You can read more about plugins in :doc:`authoring-and-scheduling/plugins`. You can read how to extend
Airflow UI in :doc:`howto/custom-view-plugin`. Note that there are some simple customizations of the UI
that do not require plugins - you can read more about them in :doc:`howto/customize-ui`.
Here are the ways how Plugins can be used to extend Airflow:
Triggers
--------
Airflow uses Triggers to implement ``asyncio`` compatible Deferrable Operators.
All Triggers derive from :class:`~airflow.triggers.base.BaseTrigger`.
Airflow has a set of Triggers that are considered public. You are free to extend their functionality
by extending them:
.. toctree::
:includehidden:
:glob:
:maxdepth: 1
_api/airflow/triggers/index
You can read more about Triggers in :doc:`authoring-and-scheduling/deferring`.
Timetables
----------
Custom timetable implementations provide Airflow's scheduler additional logic to
schedule DAG runs in ways not possible with built-in schedule expressions.
All Timetables derive from :class:`~airflow.timetables.base.Timetable`.
Airflow has a set of Timetables that are considered public. You are free to extend their functionality
by extending them:
.. toctree::
:includehidden:
:maxdepth: 1
_api/airflow/timetables/index
You can read more about Timetables in :doc:`howto/timetable`.
Listeners
---------
Listeners enable you to respond to DAG/Task lifecycle events.
This is implemented via :class:`~airflow.listeners.listener.ListenerManager` class that provides hooks that
can be implemented to respond to DAG/Task lifecycle events.
.. versionadded:: 2.5
Listener public interface has been added in version 2.5.

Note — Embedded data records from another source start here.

This design comes from an exercise in tuning for small area, a short achievable clock period and few clock cycles per item on the open sky130 flow, not from production work. Only simulation tests tie the RTL to the original design; equivalence was not proved.

==> v37: inputs <==
==> flow/design.v <==
package oppe_pkg;
    typedef struct packed {
        logic [31:0] price;
        logic        last_step;
        logic        clear_totals;
    } t_in_item;
    typedef struct packed {
        logic [41:0] path_payoff;
        logic [10:0] path_entries;
        logic [62:0] total_payoff;
        logic [39:0] total_entries;
    } t_out_item;
    localparam logic [2:0] CFG_KIND    = 3'd0;
    localparam logic [2:0] CFG_STYLE   = 3'd1;
    localparam logic [2:0] CFG_MODE    = 3'd2;
    localparam logic [2:0] CFG_STRIKE  = 3'd3;
    localparam logic [2:0] CFG_BARRIER = 3'd4;
    localparam logic [2:0] CFG_DISC    = 3'd5;
    localparam logic [2:0] MODE_PLAIN = 3'd0;
    localparam logic [2:0] MODE_AS_FP = 3'd1;
    localparam logic [2:0] MODE_AS_FS = 3'd2;
    localparam logic [2:0] MODE_BA_UI = 3'd3;
    localparam logic [2:0] MODE_BA_UO = 3'd4;
    localparam logic [2:0] MODE_BA_DI = 3'd5;
    localparam logic [2:0] MODE_BA_DO = 3'd6;
    localparam logic STYLE_EU = 1'b0;
    localparam logic STYLE_AM = 1'b1;
    localparam logic KIND_CALL = 1'b0;
    localparam logic KIND_PUT  = 1'b1;
    localparam logic [41:0] M42 = {42{1'b1}};
    localparam logic [62:0] M63 = {63{1'b1}};
    localparam logic [39:0] M40 = {40{1'b1}};
    localparam logic [31:0] ONE_Q131 = 32'h8000_0000;
endpackage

You can read more about Listeners in :doc:`administration-and-deployment/listeners`.
Extra Links
-----------
Extra links are dynamic links that could be added to Airflow independently from custom Operators. Normally
they can be defined by the Operators, but plugins allow you to override the links on a global level.
.. toctree::
:includehidden:
:glob:
:maxdepth: 1
_api/airflow/models/baseoperatorlink/index
You can read more about the Extra Links in :doc:`/howto/define-extra-link`.

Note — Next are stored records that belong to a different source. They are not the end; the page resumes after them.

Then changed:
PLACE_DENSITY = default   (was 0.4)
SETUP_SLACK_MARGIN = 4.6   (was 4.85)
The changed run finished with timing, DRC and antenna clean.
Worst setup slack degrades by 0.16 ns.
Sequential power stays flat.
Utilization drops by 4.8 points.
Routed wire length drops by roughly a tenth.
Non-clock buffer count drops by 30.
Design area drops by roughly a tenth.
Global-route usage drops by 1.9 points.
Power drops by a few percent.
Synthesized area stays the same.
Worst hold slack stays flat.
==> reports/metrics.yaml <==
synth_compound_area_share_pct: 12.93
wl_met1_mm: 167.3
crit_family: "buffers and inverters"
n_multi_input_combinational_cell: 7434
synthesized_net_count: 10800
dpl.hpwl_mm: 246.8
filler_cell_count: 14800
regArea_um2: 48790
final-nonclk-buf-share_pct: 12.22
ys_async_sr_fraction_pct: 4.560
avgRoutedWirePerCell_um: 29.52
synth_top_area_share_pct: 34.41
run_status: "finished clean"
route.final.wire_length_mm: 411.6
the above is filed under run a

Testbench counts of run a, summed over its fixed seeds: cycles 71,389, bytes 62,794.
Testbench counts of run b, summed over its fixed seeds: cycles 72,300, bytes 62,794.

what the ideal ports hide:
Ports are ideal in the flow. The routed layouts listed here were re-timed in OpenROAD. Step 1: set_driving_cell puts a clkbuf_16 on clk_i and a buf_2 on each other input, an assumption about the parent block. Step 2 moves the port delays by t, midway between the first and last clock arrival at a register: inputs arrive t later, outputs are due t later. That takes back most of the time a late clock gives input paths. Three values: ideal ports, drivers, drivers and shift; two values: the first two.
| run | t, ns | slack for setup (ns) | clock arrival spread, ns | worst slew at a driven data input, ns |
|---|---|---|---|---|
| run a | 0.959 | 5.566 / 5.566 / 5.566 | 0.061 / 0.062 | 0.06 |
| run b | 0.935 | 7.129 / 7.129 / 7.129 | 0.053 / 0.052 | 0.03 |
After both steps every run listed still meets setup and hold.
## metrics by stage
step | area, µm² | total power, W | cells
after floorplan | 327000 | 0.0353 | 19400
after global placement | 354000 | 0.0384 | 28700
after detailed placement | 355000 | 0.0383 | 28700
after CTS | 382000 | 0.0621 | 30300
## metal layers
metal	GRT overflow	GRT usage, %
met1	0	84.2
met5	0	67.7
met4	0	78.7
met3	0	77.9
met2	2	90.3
Background: an optimization exercise with open tools, aiming at small area and few clock cycles per item. Do not read the settings as production practice. Function was checked by simulation only, so behaviour that the tests miss may differ from the original.

==> flow/design.v <==
`default_nettype none
package brbm_pkg;
  localparam int COORD_W    = 12;
  localparam int SAMPLE_W   = 8;
  localparam int EDGE_W     = 13;
  localparam int CFG_IDX_W  = 3;
  localparam int CFG_DATA_W = 32;
  localparam logic [CFG_IDX_W-1:0] CFG_BOX_LEFT    = 3'd0;
  localparam logic [CFG_IDX_W-1:0] CFG_BOX_RIGHT   = 3'd1;
  localparam logic [CFG_IDX_W-1:0] CFG_BOX_TOP     = 3'd2;
  localparam logic [CFG_IDX_W-1:0] CFG_BOX_BOTTOM  = 3'd3;
  localparam logic [CFG_IDX_W-1:0] CFG_REDACT_MODE = 3'd4;
  localparam logic [CFG_IDX_W-1:0] CFG_FILL_YUVA   = 3'd5;
  localparam logic MODE_SOLID  = 1'b0;
  localparam logic MODE_MOSAIC = 1'b1;
endpackage
`default_nettype wire
`default_nettype none
module brbm_corner_store #(
  parameter int DEPTH = 64,
  parameter int AW    = 6,
  parameter int DW    = 24
) (
  input  wire logic          clk_i,
  input  wire logic          we_i,
  input  wire logic [AW-1:0] addr_i,
  input  wire logic [DW-1:0] wdata_i,
  output logic      [DW-1:0] rdata_o
);
  logic [DW-1:0]    mem [0:DEPTH-1];
  logic [DEPTH-1:0] sel;
  always_comb begin
    for (int i = 0; i < DEPTH; i++) sel[i] = (addr_i == AW'(i));
  end
  always_ff @(posedge clk_i) begin
    for (int i = 0; i < DEPTH; i++) begin
      if (we_i && sel[i]) mem[i] <= wdata_i;
    end
  end
  always_comb begin
    rdata_o = '0;
    for (int i = 0; i < DEPTH; i++) begin
      rdata_o = rdata_o | (mem[i] & {DW{sel[i]}});
    end
  end
endmodule
`default_nettype wire
`default_nettype none
module box_redact_blend_mosaic_core (
  input  wire logic                             clk_i,
  input  wire logic                             rst_ni,
  input  wire logic                             cfg_we_i,
  input  wire logic [brbm_pkg::CFG_IDX_W-1:0]   cfg_index_i,
  input  wire logic [brbm_pkg::CFG_DATA_W-1:0]  cfg_data_i,
  input  wire logic                             in_valid_i,
  output logic                                  in_stall_o,
  input  wire logic [brbm_pkg::COORD_W-1:0]     col_i,
  input  wire logic [brbm_pkg::COORD_W-1:0]     row_index_i,
  input  wire logic [brbm_pkg::SAMPLE_W-1:0]    luma_in_i,
  input  wire logic [brbm_pkg::SAMPLE_W-1:0]    cb_in_i,
  input  wire logic [brbm_pkg::SAMPLE_W-1:0]    cr_in_i,
  output logic                                  out_valid_o,
  input  wire logic                             out_stall_i,
  output logic [brbm_pkg::SAMPLE_W-1:0]         luma_out_o,
  output logic [brbm_pkg::SAMPLE_W-1:0]         cb_out_o,
  output logic [brbm_pkg::SAMPLE_W-1:0]         cr_out_o
);
  localparam int COORD_W    = brbm_pkg::COORD_W;
  localparam int SAMPLE_W   = brbm_pkg::SAMPLE_W;
  localparam int EDGE_W     = brbm_pkg::EDGE_W;
  localparam int CFG_DATA_W = brbm_pkg::CFG_DATA_W;
  logic [COORD_W-1:0]    box_left_q, box_top_q;
  logic [EDGE_W-1:0]     box_right_q, box_bottom_q;
  logic                  mode_q;
  logic [CFG_DATA_W-1:0] fill_q;
  always_ff @(posedge clk_i or negedge rst_ni) begin
    if (!rst_ni) begin
      box_left_q   <= '0;
      box_right_q  <= '0;
      box_top_q    <= '0;
      box_bottom_q <= '0;
      mode_q       <= brbm_pkg::MODE_MOSAIC;
      fill_q       <= '0;
    end else if (cfg_we_i) begin
      case (cfg_index_i)
        brbm_pkg::CFG_BOX_LEFT:    box_left_q   <= cfg_data_i[COORD_W-1:0];
        brbm_pkg::CFG_BOX_RIGHT:   box_right_q  <= cfg_data_i[EDGE_W-1:0];
        brbm_pkg::CFG_BOX_TOP:     box_top_q    <= cfg_data_i[COORD_W-1:0];
        brbm_pkg::CFG_BOX_BOTTOM:  box_bottom_q <= cfg_data_i[EDGE_W-1:0];
        brbm_pkg::CFG_REDACT_MODE: mode_q       <= cfg_data_i[0];
        brbm_pkg::CFG_FILL_YUVA:   fill_q       <= cfg_data_i;
        default: ;
      endcase
    end
  end
  logic v_q, en;
  assign en         = !v_q || !out_stall_i;
  assign in_stall_o = !en;
  always_ff @(posedge clk_i or negedge rst_ni) begin
    if (!rst_ni) begin
      v_q <= 1'b0;
    end else if (en) begin
      v_q <= in_valid_i;
    end
  end
  logic in_box, corner;
  logic [3*SAMPLE_W-1:0] pix, rdata;
  assign pix    = {luma_in_i, cb_in_i, cr_in_i};
  assign in_box = (col_i >= box_left_q) && ({1'b0, col_i} < box_right_q) &&
                  (row_index_i >= box_top_q) && ({1'b0, row_index_i} < box_bottom_q);
  assign corner = (col_i[5:0] == 6'd0) && (row_index_i[5:0] == 6'd0);
  brbm_corner_store #(
    .DEPTH (64),
    .AW    (6),
    .DW    (3*SAMPLE_W)
  ) u_store (
    .clk_i   (clk_i),
    .we_i    (in_valid_i && en && corner),
    .addr_i  (col_i[11:6]),
    .wdata_i (pix),
    .rdata_o (rdata)
  );
  function automatic logic [SAMPLE_W-1:0] blend(input logic [SAMPLE_W-1:0] s,
                                                input logic [SAMPLE_W-1:0] f,
                                                input logic [SAMPLE_W-1:0] a);
    logic signed [SAMPLE_W+1:0] d, as;
    logic signed [17:0]         t, b;
    logic [16:0]                u;
    d  = {2'b00, f} - {2'b00, s};
    as = {2'b00, a};
    b  = {2'b00, s, 8'd0} - {10'd0, s};
    t  = as * d + b;
    u = t[15:0] + {8'd0, t[15:8]} + 17'd1;
    blend = u[15:8];
  endfunction
  logic [3*SAMPLE_W-1:0] mixed, result;
  assign mixed = {blend(luma_in_i, fill_q[31:24], fill_q[7:0]),
                  blend(cb_in_i,   fill_q[23:16], fill_q[7:0]),
                  blend(cr_in_i,   fill_q[15:8],  fill_q[7:0])};
  always_comb begin
    if (!in_box)                               result = pix;
    else if (mode_q == brbm_pkg::MODE_SOLID)   result = mixed;
    else if (corner)                           result = pix;
    else                                       result = rdata;
  end
  logic [3*SAMPLE_W-1:0] out_q;
  always_ff @(posedge clk_i) begin
    if (en) out_q <= result;
  end
  assign out_valid_o = v_q;
  assign {luma_out_o, cb_out_o, cr_out_o} = out_q;
endmodule
`default_nettype wire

Using Public Interface to integrate with external services and applications
===========================================================================
Tasks in Airflow can orchestrate external services via Hooks and Operators. The core functionality of
Airflow (such as authentication) can also be extended to leverage external services.
You can read more about providers :doc:`provider packages <apache-airflow-providers:index>` and core
extensions they can provide in :doc:`provider packages <apache-airflow-providers:core-extensions/index>`.
Executors
---------
Executors are the mechanism by which task instances get run. All executors are
derived from :class:`~airflow.executors.base_executor.BaseExecutor`. There are several
executor implementations built-in Airflow, each with their own unique characteristics and capabilities.

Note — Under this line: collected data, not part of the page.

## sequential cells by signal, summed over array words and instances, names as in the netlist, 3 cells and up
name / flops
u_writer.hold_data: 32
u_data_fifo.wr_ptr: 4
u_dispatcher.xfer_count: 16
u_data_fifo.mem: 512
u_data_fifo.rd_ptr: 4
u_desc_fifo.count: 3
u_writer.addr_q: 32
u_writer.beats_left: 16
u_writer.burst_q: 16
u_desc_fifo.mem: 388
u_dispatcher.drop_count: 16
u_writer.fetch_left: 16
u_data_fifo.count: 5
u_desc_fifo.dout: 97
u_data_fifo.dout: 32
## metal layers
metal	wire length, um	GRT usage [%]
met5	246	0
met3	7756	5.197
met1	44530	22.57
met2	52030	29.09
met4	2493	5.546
What follows belongs to an exercise in optimizing a design on an open flow for small area, a short achievable clock period and few clock cycles per item; a production flow would make more cautious choices.
RTL that was checked went through simulation tests only; none was proved equivalent to the original.
Function not checked in run 6: the RTL went through the layout flow alone.
Power and IR drop assume default switching activity.

## flow/design.v (module list and top-level ports; edited modules follow where they fit)
// module mspc_cfg_regs: 75 lines
// module mspc_inc_pi: 46 lines
// module mspc_sub_ks: 27 lines
// module mspc_shape: 38 lines
// module mspc_mul3: 1387 lines
// module motor_speed_pi_pid_control_core: 216 lines
module motor_speed_pi_pid_control_core #(
    parameter int SAMPLE_WIDTH   = 16,
    parameter int GAIN_FRAC_BITS = 8,
    parameter int ACC_WIDTH      = 48
) (
    input  wire logic                                   i_clk,
    input  wire logic                                   i_rst_n,
    input  wire logic                                   i_s_axis_tvalid,
    output      logic                                   o_s_axis_tready,
    input  wire logic [((2*SAMPLE_WIDTH+1+7)/8)*8-1:0]  i_s_axis_tdata,
    output      logic                                   o_m_axis_tvalid,
    input  wire logic                                   i_m_axis_tready,
    output      logic [mspc_pkg::OUT_DATA_W-1:0]        o_m_axis_tdata,
    input  wire logic                                   i_cfg_we,
    input  wire logic [mspc_pkg::CFG_ADDR_W-1:0]        i_cfg_addr,
    input  wire logic [mspc_pkg::CFG_DATA_W-1:0]        i_cfg_wdata
);
  // ...
==> flow/flow/run.sh <==
#!/bin/bash
set -euo pipefail
MARGIN=${MARGIN:-14.7}
sed 's/yosys synth -nofsm -noshare/yosys synth -nofsm -noshare -noabc/' synth_recipe.tcl > synth_noabc.tcl
bash standard.sh SYNTH_SCRIPT="$PWD/synth_noabc.tcl" SYNTH_OPERATIONS_ARGS=-booth SETUP_SLACK_MARGIN=$MARGIN \
    "BUFFER_PORTS_ARGS=-buffer_cell sky130_fd_sc_hd__buf_2" finish > standard_flow.log 2>&1
==> flow/standard.sh <==
#!/bin/bash
# synth_recipe.tcl (not shown) runs the flow's synth.tcl, then flattens the netlist and writes it again
# the make line also repeats each setting of config.mk as NAME=value (left out here)
make -C /OpenROAD-flow-scripts/flow DESIGN_CONFIG=/design/flow/config.mk WORK_HOME=/design/flow/orfs CLKGATE_MAP_FILE= SYNTH_SCRIPT=/design/flow/synth_recipe.tcl "${@:-finish}"
==> flow/config.mk <==
export PLATFORM = sky130hd
export DESIGN_NAME = motor_speed_pi_pid_control_core
export DESIGN_NICKNAME = motor_speed_pi_pid_control_core
export VERILOG_FILES = /design/flow/design.v
export SDC_FILE = /design/flow/constraint.sdc
export NUM_CORES = 4
export LEC_CHECK = 0
export ABC_AREA = 1
export CAP_MARGIN = 20
export CORE_MARGIN = 2
export CORE_UTILIZATION = 55
export CTS_CLUSTER_DIAMETER = 100
export CTS_CLUSTER_SIZE = 16
export PLACE_DENSITY = 0.7
export SLEW_MARGIN = 20
==> flow/constraint.sdc <==
create_clock -name core_clock -period 20.0 [get_ports {i_clk}]
set_input_delay 4.0000 -clock core_clock [delete_from_list [all_inputs] [get_ports {i_clk}]]
set_output_delay 4.0000 -clock core_clock [all_outputs]
set_load 0.01 [all_outputs]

The executor interface itself (the BaseExecutor class) is public, but the built-in executors are not (i.e. KubernetesExecutor, LocalExecutor, etc). This means that, to use KubernetesExecutor as an example, we may make changes to KubernetesExecutor in minor or patch Airflow releases which could break an executor that subclasses KubernetesExecutor. This is necessary to allow Airflow developers sufficient freedom to continue to improve the executors we offer. Accordingly, if you want to modify or extend a built-in executor, you should incorporate the full executor code into your project so that such changes will not break your derivative executor.
You can read more about executors and how to write your own in :doc:`core-concepts/executor/index`.
.. versionadded:: 2.6
The executor interface has been present in Airflow for quite some time but prior to 2.6, there was executor-specific
code elsewhere in the codebase. As of version 2.6 executors are fully decoupled, in the sense that Airflow core no
longer needs to know about the behavior of specific executors.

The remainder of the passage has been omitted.